Your objective: From the records below, set down exactly the lines starting with the line that contains "placement,dpl.hpwl,14.77,mm" and going on through the line that contains "Combinational | 2.24 | 0.0892 | 0.0943". Nothing else is wanted.

[Stored data entries]
-- Opening Marker --
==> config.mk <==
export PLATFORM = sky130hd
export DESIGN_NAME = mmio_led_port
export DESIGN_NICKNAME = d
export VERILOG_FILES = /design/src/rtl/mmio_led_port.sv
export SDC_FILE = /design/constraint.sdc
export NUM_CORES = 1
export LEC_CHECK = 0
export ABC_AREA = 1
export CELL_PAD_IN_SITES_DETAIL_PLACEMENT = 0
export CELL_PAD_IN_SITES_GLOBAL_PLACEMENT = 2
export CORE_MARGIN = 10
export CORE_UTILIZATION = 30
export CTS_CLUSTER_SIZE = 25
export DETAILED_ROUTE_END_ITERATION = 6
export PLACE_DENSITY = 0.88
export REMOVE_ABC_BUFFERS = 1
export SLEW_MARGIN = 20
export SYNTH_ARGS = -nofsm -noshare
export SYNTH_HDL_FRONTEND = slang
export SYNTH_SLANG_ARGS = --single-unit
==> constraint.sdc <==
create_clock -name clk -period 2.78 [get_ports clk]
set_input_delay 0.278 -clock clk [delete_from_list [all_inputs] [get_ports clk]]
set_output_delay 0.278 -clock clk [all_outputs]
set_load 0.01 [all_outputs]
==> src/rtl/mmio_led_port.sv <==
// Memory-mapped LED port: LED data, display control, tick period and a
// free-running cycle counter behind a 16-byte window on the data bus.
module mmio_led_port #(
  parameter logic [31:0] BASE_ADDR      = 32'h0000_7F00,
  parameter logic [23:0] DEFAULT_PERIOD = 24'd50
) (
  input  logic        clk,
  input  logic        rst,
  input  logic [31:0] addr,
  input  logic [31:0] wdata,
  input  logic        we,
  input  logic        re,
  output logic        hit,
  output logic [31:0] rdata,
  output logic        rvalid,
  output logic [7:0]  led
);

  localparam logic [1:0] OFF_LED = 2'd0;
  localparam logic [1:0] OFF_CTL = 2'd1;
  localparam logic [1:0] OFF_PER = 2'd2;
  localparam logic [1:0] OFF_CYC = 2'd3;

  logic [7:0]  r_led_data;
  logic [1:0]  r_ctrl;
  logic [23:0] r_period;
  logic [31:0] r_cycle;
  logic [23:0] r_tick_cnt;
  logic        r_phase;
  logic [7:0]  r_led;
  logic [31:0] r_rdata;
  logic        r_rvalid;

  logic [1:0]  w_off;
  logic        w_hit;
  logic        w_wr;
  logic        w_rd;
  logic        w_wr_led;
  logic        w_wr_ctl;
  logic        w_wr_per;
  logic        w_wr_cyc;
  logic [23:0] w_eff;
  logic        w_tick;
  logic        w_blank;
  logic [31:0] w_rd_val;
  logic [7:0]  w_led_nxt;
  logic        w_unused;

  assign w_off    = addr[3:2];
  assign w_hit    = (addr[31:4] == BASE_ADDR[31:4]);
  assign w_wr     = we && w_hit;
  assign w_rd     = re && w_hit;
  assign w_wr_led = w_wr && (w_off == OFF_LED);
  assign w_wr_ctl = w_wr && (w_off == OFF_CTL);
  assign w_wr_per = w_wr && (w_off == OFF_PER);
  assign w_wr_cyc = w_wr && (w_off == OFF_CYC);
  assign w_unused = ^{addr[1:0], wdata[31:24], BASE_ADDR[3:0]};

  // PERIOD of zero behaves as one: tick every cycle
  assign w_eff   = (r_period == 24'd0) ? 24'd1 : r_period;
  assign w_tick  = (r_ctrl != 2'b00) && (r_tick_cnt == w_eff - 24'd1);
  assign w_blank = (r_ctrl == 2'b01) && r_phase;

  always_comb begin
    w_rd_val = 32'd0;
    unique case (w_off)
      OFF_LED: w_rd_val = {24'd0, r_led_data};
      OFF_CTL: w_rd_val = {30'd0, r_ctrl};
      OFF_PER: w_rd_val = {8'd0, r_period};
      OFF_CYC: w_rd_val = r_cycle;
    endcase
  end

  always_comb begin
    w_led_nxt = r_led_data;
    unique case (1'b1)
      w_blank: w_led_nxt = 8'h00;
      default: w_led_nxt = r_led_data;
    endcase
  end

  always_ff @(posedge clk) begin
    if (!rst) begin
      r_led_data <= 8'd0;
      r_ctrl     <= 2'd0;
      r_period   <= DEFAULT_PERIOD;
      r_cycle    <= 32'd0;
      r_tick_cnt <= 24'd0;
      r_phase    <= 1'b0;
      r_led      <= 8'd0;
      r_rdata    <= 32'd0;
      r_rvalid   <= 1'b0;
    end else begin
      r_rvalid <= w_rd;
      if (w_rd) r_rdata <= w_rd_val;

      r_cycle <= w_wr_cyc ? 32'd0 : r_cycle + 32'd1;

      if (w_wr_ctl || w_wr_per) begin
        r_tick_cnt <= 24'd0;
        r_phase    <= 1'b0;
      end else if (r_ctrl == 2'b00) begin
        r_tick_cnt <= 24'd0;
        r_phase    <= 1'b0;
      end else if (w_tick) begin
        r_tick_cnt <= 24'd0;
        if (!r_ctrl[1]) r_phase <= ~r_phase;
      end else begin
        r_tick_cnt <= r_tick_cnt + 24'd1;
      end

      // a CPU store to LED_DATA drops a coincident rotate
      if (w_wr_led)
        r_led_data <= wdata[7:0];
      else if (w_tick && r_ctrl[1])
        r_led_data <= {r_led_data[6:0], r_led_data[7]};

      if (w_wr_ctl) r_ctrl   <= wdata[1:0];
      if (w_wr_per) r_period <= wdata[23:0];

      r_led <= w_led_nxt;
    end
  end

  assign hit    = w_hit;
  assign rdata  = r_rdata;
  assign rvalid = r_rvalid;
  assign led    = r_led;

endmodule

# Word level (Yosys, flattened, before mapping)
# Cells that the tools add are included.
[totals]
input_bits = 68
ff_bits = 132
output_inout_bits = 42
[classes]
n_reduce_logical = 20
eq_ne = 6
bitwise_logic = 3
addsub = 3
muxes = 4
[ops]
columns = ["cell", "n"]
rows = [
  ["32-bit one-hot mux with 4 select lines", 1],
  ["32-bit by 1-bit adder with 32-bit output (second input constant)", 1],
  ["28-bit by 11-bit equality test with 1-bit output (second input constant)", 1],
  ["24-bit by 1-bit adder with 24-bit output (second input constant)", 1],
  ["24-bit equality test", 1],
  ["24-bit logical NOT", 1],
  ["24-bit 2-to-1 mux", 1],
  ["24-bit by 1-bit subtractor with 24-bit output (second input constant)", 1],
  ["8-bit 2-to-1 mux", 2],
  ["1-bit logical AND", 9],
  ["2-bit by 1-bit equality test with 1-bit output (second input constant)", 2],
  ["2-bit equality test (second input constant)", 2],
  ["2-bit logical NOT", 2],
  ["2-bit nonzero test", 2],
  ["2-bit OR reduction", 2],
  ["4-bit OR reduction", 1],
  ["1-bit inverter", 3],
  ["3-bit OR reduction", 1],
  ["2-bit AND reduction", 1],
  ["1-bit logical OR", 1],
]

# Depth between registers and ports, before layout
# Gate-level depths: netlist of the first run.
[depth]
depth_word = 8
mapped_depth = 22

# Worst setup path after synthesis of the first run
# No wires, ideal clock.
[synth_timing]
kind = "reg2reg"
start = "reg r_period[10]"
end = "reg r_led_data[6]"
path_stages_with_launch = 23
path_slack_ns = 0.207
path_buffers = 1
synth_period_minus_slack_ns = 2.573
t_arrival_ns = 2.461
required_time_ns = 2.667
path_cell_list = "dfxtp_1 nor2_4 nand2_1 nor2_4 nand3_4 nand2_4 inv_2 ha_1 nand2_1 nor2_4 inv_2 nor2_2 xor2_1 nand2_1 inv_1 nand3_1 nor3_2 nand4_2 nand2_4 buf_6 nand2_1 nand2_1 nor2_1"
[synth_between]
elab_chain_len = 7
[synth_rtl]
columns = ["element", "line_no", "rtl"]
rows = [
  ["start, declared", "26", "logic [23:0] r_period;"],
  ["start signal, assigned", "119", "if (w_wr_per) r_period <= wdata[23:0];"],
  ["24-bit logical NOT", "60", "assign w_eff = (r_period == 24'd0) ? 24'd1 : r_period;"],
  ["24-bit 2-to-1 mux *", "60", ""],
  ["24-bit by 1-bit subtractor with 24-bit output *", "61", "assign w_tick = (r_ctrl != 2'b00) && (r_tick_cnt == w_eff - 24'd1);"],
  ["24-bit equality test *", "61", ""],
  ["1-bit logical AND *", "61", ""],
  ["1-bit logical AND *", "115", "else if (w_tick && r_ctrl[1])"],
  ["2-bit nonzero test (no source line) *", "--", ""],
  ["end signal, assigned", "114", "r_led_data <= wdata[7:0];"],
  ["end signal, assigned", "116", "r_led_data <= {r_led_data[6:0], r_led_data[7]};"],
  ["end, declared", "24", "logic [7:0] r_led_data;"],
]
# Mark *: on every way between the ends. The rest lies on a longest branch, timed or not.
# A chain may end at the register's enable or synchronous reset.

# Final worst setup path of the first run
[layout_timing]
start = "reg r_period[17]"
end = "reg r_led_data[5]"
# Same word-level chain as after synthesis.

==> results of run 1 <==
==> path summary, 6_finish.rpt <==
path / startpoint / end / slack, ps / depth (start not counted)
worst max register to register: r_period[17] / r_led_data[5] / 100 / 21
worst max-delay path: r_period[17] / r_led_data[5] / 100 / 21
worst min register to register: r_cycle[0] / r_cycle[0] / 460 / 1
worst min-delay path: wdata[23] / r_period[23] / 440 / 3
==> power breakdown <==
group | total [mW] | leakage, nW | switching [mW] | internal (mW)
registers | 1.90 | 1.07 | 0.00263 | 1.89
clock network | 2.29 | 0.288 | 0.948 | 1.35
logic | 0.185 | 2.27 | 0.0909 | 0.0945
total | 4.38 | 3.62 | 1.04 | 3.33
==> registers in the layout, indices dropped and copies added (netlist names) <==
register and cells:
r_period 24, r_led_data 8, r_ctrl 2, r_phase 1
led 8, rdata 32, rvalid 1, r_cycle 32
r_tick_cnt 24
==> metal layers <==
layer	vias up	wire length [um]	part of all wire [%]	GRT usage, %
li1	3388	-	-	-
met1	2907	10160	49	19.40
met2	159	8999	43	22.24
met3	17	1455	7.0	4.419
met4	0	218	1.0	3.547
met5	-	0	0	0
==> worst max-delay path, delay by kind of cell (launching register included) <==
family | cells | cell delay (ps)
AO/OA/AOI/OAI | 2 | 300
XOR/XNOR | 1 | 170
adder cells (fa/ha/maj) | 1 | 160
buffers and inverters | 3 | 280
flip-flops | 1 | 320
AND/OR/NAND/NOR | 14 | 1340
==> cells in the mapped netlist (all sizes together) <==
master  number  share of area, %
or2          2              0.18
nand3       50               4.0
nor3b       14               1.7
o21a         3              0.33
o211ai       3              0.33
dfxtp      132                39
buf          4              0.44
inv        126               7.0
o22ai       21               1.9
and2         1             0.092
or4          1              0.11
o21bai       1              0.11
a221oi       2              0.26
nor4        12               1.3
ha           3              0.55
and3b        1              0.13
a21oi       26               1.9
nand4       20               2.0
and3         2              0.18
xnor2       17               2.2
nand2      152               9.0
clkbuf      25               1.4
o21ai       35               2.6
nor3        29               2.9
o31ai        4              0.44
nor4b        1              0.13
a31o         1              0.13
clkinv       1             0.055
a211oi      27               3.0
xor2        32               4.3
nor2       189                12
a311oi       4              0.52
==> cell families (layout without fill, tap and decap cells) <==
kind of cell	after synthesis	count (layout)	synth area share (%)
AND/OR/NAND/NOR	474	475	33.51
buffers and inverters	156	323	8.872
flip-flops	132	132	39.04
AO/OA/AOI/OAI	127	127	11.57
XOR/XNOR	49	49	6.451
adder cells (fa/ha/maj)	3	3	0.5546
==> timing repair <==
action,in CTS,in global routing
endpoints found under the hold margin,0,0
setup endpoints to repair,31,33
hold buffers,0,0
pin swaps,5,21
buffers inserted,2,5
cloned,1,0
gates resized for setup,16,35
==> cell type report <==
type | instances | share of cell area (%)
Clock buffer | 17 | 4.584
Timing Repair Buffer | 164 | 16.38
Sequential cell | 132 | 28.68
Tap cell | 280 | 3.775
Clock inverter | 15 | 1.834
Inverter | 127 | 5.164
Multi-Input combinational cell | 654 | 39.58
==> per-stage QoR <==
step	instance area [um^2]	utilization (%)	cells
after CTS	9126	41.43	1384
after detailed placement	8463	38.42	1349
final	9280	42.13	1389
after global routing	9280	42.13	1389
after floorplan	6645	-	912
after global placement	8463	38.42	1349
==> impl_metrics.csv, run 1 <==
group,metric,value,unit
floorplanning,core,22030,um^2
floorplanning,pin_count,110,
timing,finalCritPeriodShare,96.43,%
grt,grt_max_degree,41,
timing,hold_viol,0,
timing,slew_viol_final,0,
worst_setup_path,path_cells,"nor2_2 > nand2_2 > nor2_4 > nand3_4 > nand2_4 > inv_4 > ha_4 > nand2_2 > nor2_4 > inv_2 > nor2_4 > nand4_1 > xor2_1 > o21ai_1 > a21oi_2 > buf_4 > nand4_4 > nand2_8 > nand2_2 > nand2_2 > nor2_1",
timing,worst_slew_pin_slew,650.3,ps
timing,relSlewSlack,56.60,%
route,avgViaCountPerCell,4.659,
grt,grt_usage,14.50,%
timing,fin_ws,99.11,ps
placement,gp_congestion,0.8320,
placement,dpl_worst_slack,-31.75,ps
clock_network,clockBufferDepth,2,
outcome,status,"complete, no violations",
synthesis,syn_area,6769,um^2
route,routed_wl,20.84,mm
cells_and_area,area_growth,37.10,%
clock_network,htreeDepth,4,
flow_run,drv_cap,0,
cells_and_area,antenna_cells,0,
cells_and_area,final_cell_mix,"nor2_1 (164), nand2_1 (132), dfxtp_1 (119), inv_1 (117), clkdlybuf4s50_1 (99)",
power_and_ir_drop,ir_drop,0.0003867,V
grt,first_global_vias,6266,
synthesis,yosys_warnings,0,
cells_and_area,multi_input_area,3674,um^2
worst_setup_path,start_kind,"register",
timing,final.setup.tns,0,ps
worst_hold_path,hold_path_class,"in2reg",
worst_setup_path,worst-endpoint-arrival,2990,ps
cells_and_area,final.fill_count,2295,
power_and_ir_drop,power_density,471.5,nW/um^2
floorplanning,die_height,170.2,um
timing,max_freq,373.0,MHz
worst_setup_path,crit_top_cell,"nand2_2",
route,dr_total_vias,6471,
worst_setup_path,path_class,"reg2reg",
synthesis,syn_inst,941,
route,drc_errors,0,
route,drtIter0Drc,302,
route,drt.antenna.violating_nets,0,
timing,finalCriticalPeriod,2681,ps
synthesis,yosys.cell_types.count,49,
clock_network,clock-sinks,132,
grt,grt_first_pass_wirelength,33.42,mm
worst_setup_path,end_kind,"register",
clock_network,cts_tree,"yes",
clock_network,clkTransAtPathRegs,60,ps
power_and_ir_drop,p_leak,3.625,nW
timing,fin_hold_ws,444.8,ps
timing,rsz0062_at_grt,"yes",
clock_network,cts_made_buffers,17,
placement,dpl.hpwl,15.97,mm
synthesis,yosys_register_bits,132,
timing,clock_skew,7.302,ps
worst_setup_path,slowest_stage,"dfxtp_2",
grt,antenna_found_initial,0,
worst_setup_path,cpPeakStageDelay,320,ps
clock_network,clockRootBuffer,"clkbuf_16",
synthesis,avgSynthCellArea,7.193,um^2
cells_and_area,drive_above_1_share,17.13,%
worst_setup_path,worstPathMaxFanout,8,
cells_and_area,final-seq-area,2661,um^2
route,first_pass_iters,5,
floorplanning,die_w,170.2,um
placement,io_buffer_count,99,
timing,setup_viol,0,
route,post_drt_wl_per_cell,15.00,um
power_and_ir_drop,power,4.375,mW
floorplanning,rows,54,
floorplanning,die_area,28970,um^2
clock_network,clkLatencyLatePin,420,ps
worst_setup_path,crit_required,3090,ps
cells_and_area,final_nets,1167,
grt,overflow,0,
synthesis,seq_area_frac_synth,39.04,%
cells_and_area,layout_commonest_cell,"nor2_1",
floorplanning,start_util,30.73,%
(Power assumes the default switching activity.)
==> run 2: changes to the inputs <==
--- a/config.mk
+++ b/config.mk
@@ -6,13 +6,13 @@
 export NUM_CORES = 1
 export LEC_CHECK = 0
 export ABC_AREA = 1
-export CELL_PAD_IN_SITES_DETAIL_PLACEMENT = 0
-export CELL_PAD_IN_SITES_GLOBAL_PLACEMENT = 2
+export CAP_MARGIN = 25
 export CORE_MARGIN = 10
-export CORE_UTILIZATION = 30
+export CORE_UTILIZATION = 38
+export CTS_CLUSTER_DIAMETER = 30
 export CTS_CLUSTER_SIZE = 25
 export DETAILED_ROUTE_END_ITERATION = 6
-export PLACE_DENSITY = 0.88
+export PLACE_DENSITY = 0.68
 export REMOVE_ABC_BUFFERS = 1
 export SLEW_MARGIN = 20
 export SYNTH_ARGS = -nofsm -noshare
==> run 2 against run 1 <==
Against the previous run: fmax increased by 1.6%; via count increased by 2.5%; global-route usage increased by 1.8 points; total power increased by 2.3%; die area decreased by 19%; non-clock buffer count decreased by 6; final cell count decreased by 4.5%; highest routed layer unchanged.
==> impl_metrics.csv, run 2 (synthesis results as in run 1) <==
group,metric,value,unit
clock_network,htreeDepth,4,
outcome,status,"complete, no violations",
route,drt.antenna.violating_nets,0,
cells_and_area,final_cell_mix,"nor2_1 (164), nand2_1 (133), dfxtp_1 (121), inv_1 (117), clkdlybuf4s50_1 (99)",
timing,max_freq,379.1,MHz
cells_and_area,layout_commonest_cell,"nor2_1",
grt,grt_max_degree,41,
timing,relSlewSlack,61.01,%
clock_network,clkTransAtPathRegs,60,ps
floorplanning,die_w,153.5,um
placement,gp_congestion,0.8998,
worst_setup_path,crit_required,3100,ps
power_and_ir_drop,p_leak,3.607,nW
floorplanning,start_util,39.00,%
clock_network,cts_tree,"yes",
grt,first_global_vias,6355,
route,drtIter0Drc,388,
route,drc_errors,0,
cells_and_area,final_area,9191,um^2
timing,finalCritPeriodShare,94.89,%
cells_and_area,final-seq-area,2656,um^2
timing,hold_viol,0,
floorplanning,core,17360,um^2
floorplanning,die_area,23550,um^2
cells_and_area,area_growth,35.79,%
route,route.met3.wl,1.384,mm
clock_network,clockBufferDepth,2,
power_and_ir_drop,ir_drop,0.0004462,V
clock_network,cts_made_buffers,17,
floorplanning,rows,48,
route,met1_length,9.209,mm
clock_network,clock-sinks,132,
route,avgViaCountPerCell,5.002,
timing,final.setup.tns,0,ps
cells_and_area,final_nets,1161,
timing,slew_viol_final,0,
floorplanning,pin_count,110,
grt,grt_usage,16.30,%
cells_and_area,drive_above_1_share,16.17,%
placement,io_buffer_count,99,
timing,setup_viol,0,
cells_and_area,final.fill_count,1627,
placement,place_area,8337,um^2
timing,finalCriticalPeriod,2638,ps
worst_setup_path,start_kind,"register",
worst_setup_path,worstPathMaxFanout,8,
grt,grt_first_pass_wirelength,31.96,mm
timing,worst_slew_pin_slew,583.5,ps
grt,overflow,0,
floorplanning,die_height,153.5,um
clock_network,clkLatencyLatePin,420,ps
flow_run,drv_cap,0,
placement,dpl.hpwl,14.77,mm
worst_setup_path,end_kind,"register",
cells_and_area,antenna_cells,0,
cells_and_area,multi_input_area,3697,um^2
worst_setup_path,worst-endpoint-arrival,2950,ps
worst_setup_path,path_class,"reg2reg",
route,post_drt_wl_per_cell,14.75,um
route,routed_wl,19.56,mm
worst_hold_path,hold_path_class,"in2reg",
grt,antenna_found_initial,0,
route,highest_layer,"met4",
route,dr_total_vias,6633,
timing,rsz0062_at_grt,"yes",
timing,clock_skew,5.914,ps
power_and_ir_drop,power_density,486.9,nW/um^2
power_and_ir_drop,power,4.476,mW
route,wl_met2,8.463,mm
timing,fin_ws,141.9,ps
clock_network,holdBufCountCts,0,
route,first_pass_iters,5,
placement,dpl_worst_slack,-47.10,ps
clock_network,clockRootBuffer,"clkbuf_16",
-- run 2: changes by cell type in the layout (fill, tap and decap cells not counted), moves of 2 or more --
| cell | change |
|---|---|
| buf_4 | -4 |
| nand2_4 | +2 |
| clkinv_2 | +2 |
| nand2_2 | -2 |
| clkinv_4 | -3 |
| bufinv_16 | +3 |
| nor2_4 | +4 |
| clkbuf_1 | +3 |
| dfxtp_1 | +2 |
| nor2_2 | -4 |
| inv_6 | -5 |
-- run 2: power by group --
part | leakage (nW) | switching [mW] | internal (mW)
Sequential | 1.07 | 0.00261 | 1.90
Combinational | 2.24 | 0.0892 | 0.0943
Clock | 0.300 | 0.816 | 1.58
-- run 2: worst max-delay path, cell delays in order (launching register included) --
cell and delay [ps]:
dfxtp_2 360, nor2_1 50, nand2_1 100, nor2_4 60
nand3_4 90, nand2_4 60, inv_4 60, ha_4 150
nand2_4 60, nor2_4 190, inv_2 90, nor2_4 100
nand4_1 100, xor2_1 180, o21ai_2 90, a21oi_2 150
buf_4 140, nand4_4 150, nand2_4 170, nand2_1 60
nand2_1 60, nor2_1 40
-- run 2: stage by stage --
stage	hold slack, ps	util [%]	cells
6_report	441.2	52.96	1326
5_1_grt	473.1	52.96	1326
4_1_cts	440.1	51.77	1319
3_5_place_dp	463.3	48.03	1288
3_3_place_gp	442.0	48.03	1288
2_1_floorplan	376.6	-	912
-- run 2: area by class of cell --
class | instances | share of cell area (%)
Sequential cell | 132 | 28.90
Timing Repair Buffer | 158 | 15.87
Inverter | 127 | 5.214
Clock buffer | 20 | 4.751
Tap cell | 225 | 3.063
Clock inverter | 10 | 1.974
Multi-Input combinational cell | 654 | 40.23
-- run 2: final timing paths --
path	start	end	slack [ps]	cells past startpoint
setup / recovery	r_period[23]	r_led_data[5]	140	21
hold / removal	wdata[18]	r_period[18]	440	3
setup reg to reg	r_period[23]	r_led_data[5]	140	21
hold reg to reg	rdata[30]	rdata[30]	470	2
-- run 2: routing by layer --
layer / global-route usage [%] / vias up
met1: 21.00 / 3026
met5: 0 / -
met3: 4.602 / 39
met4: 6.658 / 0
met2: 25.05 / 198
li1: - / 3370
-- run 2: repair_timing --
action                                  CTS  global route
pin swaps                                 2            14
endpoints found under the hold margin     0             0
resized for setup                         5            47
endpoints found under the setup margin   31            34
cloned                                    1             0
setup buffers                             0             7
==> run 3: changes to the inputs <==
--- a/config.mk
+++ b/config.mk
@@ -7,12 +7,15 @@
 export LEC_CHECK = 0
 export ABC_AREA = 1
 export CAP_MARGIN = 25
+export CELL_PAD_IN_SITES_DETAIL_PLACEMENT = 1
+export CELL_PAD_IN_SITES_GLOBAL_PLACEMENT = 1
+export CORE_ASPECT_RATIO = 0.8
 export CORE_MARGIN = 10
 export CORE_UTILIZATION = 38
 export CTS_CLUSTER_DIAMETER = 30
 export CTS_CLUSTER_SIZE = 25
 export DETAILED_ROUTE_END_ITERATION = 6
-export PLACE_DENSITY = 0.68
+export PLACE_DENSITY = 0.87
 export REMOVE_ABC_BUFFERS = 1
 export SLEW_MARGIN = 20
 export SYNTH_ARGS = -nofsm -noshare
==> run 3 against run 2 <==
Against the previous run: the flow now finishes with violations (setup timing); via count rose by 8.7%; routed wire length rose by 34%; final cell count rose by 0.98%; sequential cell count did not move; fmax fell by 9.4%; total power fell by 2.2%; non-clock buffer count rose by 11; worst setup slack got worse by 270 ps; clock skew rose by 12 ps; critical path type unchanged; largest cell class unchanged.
-- Closing Marker --
Response area:
placement,dpl.hpwl,14.77,mm
worst_setup_path,end_kind,"register",
cells_and_area,antenna_cells,0,
cells_and_area,multi_input_area,3697,um^2
worst_setup_path,worst-endpoint-arrival,2950,ps
worst_setup_path,path_class,"reg2reg",
route,post_drt_wl_per_cell,14.75,um
route,routed_wl,19.56,mm
worst_hold_path,hold_path_class,"in2reg",
grt,antenna_found_initial,0,
route,highest_layer,"met4",
route,dr_total_vias,6633,
timing,rsz0062_at_grt,"yes",
timing,clock_skew,5.914,ps
power_and_ir_drop,power_density,486.9,nW/um^2
power_and_ir_drop,power,4.476,mW
route,wl_met2,8.463,mm
timing,fin_ws,141.9,ps
clock_network,holdBufCountCts,0,
route,first_pass_iters,5,
placement,dpl_worst_slack,-47.10,ps
clock_network,clockRootBuffer,"clkbuf_16",
-- run 2: changes by cell type in the layout (fill, tap and decap cells not counted), moves of 2 or more --
| cell | change |
|---|---|
| buf_4 | -4 |
| nand2_4 | +2 |
| clkinv_2 | +2 |
| nand2_2 | -2 |
| clkinv_4 | -3 |
| bufinv_16 | +3 |
| nor2_4 | +4 |
| clkbuf_1 | +3 |
| dfxtp_1 | +2 |
| nor2_2 | -4 |
| inv_6 | -5 |
-- run 2: power by group --
part | leakage (nW) | switching [mW] | internal (mW)
Sequential | 1.07 | 0.00261 | 1.90
Combinational | 2.24 | 0.0892 | 0.0943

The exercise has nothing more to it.